= DATA SECTION =
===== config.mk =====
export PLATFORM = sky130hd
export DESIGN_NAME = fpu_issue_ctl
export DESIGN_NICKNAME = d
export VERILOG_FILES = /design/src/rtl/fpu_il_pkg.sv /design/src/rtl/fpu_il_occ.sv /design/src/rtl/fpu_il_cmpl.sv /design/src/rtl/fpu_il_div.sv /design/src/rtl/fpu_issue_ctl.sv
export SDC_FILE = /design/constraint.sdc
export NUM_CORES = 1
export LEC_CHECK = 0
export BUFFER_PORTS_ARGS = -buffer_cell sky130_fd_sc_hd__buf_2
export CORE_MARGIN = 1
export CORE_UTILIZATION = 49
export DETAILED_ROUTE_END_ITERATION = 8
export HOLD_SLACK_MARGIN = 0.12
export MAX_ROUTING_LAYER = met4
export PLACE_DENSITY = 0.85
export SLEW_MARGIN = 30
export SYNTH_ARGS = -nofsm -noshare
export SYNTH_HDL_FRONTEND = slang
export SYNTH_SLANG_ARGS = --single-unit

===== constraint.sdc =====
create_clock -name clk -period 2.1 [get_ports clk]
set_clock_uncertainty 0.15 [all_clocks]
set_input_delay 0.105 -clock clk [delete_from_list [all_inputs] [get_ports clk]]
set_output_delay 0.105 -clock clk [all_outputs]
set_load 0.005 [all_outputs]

==

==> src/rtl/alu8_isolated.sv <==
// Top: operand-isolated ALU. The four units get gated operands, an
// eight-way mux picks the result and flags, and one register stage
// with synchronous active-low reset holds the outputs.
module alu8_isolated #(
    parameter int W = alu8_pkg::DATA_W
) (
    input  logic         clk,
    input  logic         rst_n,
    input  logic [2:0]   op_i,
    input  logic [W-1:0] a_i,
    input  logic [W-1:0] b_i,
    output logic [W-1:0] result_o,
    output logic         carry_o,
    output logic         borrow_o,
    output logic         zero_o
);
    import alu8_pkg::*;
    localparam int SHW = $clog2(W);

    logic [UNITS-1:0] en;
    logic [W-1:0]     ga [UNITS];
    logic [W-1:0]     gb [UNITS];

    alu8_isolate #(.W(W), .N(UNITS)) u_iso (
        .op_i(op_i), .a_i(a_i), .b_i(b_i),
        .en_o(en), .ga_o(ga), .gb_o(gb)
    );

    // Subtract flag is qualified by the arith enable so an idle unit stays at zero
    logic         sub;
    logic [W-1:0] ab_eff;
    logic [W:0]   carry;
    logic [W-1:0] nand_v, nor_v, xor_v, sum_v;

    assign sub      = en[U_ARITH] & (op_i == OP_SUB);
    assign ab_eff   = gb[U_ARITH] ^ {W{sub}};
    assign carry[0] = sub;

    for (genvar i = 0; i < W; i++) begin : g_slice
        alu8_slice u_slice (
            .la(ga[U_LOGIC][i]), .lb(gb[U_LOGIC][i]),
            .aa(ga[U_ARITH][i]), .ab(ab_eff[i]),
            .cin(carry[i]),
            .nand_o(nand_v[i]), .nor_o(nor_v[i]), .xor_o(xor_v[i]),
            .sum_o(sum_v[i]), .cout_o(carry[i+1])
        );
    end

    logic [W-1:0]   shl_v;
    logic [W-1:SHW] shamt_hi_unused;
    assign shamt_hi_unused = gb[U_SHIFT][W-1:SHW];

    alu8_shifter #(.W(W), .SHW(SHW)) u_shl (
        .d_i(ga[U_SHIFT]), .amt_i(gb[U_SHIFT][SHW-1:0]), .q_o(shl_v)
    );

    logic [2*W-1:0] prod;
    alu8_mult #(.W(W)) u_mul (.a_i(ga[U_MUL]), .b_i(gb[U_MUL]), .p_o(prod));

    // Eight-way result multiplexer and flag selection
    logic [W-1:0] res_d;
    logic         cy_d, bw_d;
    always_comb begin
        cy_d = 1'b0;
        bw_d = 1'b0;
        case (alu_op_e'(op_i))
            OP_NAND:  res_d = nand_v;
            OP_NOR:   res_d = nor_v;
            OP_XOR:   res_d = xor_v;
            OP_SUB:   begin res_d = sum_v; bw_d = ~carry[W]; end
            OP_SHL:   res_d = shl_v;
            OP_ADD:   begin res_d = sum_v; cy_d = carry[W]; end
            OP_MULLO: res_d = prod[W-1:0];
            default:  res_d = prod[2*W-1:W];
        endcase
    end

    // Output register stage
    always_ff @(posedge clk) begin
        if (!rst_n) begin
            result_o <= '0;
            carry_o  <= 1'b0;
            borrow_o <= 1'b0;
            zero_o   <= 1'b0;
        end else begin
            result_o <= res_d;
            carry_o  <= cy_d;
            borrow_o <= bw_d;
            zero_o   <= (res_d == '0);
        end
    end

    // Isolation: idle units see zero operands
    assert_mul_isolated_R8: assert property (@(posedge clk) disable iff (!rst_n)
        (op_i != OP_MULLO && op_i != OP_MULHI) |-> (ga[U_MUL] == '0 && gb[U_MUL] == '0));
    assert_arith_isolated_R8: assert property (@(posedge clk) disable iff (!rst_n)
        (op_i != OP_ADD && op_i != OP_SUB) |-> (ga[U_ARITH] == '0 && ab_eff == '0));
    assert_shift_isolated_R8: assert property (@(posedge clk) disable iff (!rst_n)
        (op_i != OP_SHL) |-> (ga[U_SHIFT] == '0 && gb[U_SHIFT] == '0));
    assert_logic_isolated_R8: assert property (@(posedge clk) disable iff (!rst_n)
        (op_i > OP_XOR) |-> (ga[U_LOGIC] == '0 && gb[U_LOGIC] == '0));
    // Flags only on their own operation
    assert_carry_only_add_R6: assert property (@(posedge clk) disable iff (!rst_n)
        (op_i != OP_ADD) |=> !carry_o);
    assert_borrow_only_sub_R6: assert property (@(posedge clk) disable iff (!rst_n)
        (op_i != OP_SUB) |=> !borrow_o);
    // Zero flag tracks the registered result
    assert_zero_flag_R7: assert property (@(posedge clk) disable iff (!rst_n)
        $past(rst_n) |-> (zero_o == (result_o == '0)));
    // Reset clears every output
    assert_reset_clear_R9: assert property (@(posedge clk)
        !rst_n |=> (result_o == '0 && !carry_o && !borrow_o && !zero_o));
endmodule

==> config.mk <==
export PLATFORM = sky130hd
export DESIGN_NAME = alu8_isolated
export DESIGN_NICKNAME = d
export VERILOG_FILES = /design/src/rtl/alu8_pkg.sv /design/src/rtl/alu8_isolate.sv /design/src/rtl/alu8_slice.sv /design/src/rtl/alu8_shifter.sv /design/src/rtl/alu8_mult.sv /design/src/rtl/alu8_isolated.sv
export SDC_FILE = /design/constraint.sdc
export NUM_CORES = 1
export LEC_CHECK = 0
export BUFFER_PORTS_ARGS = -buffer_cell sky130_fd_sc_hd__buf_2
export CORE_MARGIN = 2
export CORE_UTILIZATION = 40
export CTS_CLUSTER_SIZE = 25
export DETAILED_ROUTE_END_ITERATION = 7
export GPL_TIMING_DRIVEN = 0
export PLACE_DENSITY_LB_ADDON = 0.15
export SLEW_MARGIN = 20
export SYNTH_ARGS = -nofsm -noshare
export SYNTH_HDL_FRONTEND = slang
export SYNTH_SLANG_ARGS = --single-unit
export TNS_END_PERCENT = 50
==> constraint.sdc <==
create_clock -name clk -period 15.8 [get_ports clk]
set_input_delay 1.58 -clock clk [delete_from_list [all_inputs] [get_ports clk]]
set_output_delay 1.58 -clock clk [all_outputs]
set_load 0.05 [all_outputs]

= REQUIREMENT =
Repeat exactly the lines of the listing above, from the one with "(op_i > OP_XOR)" down to the one with "set_load 0.05 [all_outputs]"; both of those lines belong in the range.

= REPLY TO THE TASK =
        (op_i > OP_XOR) |-> (ga[U_LOGIC] == '0 && gb[U_LOGIC] == '0));
    // Flags only on their own operation
    assert_carry_only_add_R6: assert property (@(posedge clk) disable iff (!rst_n)
        (op_i != OP_ADD) |=> !carry_o);
    assert_borrow_only_sub_R6: assert property (@(posedge clk) disable iff (!rst_n)
        (op_i != OP_SUB) |=> !borrow_o);
    // Zero flag tracks the registered result
    assert_zero_flag_R7: assert property (@(posedge clk) disable iff (!rst_n)
        $past(rst_n) |-> (zero_o == (result_o == '0)));
    // Reset clears every output
    assert_reset_clear_R9: assert property (@(posedge clk)
        !rst_n |=> (result_o == '0 && !carry_o && !borrow_o && !zero_o));
endmodule

==> config.mk <==
export PLATFORM = sky130hd
export DESIGN_NAME = alu8_isolated
export DESIGN_NICKNAME = d
export VERILOG_FILES = /design/src/rtl/alu8_pkg.sv /design/src/rtl/alu8_isolate.sv /design/src/rtl/alu8_slice.sv /design/src/rtl/alu8_shifter.sv /design/src/rtl/alu8_mult.sv /design/src/rtl/alu8_isolated.sv
export SDC_FILE = /design/constraint.sdc
export NUM_CORES = 1
export LEC_CHECK = 0
export BUFFER_PORTS_ARGS = -buffer_cell sky130_fd_sc_hd__buf_2
export CORE_MARGIN = 2
export CORE_UTILIZATION = 40
export CTS_CLUSTER_SIZE = 25
export DETAILED_ROUTE_END_ITERATION = 7
export GPL_TIMING_DRIVEN = 0
export PLACE_DENSITY_LB_ADDON = 0.15
export SLEW_MARGIN = 20
export SYNTH_ARGS = -nofsm -noshare
export SYNTH_HDL_FRONTEND = slang
export SYNTH_SLANG_ARGS = --single-unit
export TNS_END_PERCENT = 50
==> constraint.sdc <==
create_clock -name clk -period 15.8 [get_ports clk]
set_input_delay 1.58 -clock clk [delete_from_list [all_inputs] [get_ports clk]]
set_output_delay 1.58 -clock clk [all_outputs]
set_load 0.05 [all_outputs]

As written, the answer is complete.